* **INSTRUCTIONS FOR THE TASK**: Work through the data line by line, gathering every line that has the word "timers".

* **DATA**:
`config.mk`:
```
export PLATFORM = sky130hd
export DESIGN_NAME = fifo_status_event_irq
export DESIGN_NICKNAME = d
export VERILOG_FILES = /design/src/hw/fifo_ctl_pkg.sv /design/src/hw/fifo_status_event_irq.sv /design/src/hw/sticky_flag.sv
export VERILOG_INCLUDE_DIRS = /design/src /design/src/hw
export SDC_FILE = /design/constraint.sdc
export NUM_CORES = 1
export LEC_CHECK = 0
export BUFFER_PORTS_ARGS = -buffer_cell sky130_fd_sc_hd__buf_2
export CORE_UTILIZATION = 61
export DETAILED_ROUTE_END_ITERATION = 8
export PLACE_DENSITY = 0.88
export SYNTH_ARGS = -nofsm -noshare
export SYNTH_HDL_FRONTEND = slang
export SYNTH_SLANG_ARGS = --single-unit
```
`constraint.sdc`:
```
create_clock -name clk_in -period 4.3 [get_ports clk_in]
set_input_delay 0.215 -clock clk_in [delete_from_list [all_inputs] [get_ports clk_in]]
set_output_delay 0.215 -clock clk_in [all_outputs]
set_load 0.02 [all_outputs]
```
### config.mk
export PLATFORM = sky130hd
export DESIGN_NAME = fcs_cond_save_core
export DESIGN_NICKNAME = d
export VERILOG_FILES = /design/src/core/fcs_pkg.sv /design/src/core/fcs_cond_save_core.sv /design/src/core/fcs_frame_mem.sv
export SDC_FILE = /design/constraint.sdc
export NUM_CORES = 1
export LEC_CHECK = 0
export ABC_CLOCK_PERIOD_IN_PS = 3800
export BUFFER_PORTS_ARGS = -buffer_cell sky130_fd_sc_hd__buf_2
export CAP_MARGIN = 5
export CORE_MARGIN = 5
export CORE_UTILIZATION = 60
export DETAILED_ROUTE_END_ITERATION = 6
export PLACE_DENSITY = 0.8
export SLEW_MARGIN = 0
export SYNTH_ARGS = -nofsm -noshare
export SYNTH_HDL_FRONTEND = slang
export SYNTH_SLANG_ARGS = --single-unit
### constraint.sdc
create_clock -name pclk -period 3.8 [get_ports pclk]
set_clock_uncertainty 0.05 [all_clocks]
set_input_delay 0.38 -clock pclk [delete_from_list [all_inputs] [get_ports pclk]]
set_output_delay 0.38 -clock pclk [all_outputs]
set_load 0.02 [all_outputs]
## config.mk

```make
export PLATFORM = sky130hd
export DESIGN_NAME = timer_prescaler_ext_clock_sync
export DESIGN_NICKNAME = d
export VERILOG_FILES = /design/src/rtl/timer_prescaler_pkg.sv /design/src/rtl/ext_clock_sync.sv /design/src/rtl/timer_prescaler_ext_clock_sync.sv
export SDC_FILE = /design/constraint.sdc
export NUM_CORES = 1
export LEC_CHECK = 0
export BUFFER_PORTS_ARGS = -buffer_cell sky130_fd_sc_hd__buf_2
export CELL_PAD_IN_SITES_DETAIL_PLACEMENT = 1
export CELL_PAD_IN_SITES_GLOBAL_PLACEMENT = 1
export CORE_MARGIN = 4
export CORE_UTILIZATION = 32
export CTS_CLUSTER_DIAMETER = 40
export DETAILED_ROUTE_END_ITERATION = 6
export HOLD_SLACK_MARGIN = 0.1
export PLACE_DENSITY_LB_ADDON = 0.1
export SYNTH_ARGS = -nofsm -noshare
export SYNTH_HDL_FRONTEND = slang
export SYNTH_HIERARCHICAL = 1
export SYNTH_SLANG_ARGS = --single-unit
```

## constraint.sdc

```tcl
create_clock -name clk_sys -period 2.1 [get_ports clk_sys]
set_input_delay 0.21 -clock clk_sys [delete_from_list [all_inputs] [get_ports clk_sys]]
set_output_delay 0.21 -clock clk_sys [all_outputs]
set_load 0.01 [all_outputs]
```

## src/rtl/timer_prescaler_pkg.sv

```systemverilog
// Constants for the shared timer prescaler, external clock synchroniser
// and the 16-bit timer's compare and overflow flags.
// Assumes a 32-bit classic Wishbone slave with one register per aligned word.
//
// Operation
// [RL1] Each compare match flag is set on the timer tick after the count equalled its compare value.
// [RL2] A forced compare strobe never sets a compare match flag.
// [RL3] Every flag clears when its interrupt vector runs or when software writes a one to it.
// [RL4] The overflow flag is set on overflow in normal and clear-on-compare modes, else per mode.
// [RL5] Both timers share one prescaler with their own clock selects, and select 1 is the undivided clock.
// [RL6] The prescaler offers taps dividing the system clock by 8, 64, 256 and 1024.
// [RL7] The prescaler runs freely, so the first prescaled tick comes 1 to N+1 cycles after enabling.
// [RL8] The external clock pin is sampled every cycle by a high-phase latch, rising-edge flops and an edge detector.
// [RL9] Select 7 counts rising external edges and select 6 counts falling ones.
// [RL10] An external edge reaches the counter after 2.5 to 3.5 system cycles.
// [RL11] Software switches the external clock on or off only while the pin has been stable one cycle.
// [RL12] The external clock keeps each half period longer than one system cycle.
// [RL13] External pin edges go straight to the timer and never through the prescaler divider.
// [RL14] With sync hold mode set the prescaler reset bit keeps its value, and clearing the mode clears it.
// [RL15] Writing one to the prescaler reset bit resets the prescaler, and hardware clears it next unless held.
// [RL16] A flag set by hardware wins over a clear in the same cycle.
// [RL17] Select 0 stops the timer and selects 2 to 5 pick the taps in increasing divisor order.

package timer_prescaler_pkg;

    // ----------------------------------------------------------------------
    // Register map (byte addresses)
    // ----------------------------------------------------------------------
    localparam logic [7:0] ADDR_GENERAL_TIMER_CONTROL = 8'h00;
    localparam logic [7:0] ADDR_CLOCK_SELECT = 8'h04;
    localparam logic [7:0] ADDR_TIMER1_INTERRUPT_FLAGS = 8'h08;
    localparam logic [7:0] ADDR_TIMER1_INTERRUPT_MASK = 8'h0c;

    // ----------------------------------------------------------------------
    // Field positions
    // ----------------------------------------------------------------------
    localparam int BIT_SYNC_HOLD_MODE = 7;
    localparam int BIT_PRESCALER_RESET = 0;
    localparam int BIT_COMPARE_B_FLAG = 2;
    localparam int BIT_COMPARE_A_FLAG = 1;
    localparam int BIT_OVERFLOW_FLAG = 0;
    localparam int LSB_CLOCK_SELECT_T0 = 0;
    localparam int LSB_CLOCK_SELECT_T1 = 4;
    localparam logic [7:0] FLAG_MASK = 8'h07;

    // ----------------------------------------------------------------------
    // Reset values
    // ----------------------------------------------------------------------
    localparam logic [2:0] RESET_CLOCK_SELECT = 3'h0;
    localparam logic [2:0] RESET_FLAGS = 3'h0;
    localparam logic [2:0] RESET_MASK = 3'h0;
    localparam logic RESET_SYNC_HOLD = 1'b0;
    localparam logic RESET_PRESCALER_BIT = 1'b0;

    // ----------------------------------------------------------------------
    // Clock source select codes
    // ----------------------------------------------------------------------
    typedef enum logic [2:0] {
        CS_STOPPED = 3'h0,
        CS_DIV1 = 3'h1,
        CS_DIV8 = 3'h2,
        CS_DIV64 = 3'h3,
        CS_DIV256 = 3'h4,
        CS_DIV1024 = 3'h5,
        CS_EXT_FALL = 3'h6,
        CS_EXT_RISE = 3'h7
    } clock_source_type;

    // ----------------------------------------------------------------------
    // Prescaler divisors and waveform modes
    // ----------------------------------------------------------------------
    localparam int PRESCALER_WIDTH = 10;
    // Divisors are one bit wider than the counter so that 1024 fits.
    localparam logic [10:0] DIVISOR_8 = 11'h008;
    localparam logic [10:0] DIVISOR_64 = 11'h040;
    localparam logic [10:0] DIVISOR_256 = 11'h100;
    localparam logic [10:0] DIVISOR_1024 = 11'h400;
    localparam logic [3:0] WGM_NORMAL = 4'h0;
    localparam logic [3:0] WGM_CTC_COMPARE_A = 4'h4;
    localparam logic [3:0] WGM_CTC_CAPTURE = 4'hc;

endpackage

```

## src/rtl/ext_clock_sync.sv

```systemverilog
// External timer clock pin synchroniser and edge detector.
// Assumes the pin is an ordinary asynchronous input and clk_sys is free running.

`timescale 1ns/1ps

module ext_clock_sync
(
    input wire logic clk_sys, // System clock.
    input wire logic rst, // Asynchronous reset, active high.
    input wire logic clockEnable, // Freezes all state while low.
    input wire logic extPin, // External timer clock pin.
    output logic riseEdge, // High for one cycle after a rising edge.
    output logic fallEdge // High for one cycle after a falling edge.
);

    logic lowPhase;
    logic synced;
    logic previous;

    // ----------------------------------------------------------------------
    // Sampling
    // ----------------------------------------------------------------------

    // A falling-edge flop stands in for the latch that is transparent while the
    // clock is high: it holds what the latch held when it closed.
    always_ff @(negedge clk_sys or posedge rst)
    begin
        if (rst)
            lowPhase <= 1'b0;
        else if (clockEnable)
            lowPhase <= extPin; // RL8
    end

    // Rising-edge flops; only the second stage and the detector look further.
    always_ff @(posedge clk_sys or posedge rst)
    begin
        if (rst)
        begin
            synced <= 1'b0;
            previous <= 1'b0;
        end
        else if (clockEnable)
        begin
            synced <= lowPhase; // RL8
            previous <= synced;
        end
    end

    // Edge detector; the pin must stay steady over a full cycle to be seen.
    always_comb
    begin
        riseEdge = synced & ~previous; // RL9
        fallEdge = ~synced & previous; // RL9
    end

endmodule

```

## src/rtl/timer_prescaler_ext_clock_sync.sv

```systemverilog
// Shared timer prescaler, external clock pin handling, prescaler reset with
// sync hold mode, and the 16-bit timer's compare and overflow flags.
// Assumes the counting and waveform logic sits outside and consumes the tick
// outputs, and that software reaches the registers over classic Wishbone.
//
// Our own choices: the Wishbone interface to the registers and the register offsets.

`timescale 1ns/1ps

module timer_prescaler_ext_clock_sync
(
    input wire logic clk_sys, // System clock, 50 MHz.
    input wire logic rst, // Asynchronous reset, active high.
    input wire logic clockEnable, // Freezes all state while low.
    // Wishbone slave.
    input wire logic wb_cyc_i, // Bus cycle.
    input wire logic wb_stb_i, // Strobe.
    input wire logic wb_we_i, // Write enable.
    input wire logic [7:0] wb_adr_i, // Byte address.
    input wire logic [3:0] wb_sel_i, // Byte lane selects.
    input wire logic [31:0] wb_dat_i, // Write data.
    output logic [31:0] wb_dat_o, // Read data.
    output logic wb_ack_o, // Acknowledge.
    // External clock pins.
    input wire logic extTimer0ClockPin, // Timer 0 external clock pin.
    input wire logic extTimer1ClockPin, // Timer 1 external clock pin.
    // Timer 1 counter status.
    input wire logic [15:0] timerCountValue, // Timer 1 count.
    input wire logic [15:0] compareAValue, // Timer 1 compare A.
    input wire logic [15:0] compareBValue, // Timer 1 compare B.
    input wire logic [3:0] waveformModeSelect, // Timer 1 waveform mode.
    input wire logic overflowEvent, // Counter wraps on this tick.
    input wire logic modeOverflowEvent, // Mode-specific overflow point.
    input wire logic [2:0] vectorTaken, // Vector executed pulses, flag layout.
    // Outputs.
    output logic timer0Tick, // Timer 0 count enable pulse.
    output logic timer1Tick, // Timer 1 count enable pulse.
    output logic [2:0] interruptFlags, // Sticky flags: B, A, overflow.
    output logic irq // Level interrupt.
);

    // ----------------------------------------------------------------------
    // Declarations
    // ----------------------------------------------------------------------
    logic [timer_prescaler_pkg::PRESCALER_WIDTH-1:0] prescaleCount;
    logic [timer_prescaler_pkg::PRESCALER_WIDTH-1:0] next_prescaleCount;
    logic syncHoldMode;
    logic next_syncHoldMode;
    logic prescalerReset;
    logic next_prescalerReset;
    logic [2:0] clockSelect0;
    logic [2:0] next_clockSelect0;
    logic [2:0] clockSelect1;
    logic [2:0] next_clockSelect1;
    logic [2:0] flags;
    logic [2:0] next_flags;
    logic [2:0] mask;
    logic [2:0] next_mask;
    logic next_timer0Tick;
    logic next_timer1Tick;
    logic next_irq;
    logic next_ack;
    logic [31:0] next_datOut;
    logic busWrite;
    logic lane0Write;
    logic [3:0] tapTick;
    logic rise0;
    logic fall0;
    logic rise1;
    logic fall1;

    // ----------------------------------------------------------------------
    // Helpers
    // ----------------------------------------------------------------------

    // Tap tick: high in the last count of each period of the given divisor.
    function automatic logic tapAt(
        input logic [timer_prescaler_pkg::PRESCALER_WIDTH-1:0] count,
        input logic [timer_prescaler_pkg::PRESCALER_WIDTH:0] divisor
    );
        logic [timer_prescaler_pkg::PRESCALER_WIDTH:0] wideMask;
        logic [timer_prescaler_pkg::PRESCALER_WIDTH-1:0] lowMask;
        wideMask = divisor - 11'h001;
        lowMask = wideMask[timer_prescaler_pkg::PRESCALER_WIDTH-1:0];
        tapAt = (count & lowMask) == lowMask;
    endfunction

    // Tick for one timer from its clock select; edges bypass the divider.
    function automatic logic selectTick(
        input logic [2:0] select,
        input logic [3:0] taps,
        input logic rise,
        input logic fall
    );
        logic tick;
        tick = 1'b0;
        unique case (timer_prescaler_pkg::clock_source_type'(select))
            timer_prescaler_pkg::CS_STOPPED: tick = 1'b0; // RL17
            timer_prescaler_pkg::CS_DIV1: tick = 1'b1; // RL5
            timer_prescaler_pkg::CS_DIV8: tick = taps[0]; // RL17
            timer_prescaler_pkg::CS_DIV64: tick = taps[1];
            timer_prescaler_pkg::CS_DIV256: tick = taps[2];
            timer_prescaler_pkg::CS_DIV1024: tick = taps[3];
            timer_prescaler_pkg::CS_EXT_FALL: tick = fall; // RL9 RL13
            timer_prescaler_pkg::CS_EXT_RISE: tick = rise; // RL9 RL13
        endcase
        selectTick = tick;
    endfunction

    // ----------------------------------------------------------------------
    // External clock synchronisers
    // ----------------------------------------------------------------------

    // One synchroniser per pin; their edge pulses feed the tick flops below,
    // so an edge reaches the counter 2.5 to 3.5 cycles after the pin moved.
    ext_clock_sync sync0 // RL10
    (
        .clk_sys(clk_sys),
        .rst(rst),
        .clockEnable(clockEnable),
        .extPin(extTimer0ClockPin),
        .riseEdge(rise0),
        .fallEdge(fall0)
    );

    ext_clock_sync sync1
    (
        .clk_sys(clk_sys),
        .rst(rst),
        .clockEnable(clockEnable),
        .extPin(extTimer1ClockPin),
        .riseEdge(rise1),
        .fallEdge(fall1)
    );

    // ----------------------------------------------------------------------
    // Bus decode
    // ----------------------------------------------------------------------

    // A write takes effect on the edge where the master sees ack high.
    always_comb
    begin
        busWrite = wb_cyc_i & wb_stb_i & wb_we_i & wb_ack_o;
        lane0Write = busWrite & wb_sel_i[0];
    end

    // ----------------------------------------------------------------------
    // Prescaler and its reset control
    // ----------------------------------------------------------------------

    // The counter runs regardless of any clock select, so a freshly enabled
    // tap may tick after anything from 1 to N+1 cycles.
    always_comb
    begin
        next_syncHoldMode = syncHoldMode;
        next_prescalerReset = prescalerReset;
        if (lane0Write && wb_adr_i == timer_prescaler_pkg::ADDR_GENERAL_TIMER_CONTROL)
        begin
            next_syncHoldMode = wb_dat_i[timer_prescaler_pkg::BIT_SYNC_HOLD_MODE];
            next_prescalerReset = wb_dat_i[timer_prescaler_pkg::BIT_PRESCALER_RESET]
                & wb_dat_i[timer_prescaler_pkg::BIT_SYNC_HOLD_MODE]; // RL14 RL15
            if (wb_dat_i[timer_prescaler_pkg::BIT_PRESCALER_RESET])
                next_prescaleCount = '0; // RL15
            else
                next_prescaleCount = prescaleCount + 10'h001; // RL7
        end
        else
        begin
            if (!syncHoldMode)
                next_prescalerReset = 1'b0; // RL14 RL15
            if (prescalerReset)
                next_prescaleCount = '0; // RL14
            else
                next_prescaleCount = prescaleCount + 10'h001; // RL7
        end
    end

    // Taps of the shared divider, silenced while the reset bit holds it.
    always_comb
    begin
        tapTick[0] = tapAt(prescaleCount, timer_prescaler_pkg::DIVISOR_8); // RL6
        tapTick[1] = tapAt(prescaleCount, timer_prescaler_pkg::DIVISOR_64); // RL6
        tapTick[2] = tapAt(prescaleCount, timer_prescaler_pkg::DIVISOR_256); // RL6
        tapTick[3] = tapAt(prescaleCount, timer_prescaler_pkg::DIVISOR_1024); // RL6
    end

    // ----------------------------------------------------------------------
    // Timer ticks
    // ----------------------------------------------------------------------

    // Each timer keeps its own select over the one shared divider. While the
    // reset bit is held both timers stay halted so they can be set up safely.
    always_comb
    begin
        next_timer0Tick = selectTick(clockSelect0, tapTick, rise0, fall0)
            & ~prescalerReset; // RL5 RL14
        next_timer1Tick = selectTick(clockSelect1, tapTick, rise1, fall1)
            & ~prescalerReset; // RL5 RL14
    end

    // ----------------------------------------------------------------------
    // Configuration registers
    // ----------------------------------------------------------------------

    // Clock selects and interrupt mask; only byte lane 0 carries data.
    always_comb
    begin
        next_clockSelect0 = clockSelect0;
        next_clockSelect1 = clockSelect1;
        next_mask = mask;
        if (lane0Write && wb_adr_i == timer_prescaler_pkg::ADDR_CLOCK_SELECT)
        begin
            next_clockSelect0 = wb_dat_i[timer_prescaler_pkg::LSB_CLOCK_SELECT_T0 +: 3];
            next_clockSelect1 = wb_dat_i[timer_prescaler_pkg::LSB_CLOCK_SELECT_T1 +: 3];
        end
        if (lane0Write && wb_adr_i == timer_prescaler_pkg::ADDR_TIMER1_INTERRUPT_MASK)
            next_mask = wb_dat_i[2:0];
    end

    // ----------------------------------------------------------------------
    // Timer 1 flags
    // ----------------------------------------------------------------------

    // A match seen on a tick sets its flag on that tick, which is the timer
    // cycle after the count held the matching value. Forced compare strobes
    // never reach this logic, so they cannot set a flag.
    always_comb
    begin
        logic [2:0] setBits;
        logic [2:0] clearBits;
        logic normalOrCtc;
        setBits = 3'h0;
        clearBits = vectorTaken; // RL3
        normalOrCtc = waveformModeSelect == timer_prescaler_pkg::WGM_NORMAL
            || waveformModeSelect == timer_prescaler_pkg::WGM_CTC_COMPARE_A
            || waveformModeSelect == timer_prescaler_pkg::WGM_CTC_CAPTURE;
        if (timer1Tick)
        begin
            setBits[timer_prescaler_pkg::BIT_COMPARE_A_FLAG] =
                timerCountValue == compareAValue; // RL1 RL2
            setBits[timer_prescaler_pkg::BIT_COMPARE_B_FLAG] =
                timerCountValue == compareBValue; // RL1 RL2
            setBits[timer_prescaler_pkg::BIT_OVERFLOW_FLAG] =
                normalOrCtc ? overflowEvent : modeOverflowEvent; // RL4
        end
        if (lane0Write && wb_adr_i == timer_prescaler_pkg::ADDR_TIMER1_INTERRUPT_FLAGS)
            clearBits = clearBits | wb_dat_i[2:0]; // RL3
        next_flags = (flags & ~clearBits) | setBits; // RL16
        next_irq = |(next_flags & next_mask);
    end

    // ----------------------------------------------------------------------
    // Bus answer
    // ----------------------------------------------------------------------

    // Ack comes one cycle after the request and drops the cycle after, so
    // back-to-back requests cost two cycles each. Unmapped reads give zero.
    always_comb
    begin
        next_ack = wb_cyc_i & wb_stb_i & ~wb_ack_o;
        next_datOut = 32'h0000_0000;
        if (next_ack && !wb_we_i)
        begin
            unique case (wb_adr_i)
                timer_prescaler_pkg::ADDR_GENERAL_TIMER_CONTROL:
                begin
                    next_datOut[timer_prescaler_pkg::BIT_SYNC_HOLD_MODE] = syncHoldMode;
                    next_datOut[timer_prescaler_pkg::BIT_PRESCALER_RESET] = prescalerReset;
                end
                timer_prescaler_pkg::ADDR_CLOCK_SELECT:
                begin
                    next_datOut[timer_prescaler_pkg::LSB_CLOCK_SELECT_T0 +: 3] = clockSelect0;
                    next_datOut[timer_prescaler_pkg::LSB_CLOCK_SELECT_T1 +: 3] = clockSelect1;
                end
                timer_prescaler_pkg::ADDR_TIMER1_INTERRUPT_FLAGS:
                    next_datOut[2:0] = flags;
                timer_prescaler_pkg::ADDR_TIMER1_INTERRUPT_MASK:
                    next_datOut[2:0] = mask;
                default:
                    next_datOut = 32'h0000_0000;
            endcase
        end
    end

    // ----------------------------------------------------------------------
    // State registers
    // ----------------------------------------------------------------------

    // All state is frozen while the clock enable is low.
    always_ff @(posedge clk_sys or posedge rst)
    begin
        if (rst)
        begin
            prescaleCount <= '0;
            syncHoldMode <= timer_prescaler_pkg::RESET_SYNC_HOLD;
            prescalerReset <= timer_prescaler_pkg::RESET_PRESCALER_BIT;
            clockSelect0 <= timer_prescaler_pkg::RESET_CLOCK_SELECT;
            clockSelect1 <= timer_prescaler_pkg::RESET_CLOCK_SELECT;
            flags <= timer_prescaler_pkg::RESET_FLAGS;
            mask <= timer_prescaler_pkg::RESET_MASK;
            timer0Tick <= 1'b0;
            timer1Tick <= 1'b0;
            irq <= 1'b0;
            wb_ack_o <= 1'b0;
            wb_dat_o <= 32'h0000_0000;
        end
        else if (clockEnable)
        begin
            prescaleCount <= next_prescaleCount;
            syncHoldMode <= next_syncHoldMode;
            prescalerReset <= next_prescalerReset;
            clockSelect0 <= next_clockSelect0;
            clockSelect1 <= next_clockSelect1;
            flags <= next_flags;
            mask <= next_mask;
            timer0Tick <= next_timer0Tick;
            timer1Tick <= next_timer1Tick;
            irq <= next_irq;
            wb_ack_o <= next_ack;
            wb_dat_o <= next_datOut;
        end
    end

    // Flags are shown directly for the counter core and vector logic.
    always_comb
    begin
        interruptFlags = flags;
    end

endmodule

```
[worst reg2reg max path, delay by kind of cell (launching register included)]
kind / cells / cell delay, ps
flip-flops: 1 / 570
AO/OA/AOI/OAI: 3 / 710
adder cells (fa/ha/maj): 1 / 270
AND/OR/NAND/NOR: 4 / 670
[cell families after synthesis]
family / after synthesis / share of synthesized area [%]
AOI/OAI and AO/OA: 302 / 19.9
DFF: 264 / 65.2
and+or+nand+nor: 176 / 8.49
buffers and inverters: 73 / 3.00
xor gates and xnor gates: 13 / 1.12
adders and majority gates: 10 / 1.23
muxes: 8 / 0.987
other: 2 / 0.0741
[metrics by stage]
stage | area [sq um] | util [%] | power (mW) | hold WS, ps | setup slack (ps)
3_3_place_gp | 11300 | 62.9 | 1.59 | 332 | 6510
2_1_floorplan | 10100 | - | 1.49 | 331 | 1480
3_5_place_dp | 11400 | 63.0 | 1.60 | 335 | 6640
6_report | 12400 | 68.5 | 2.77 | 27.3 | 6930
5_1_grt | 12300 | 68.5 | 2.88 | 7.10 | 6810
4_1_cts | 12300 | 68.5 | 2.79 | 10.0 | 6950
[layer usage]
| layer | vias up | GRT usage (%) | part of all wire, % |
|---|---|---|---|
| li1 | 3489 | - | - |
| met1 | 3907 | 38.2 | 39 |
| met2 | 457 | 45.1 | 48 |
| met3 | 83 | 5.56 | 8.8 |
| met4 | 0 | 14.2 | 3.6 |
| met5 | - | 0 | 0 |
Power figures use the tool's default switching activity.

* **SOLVED PROBLEM**:
// [RL5] Both timers share one prescaler with their own clock selects, and select 1 is the undivided clock.
    // reset bit is held both timers stay halted so they can be set up safely.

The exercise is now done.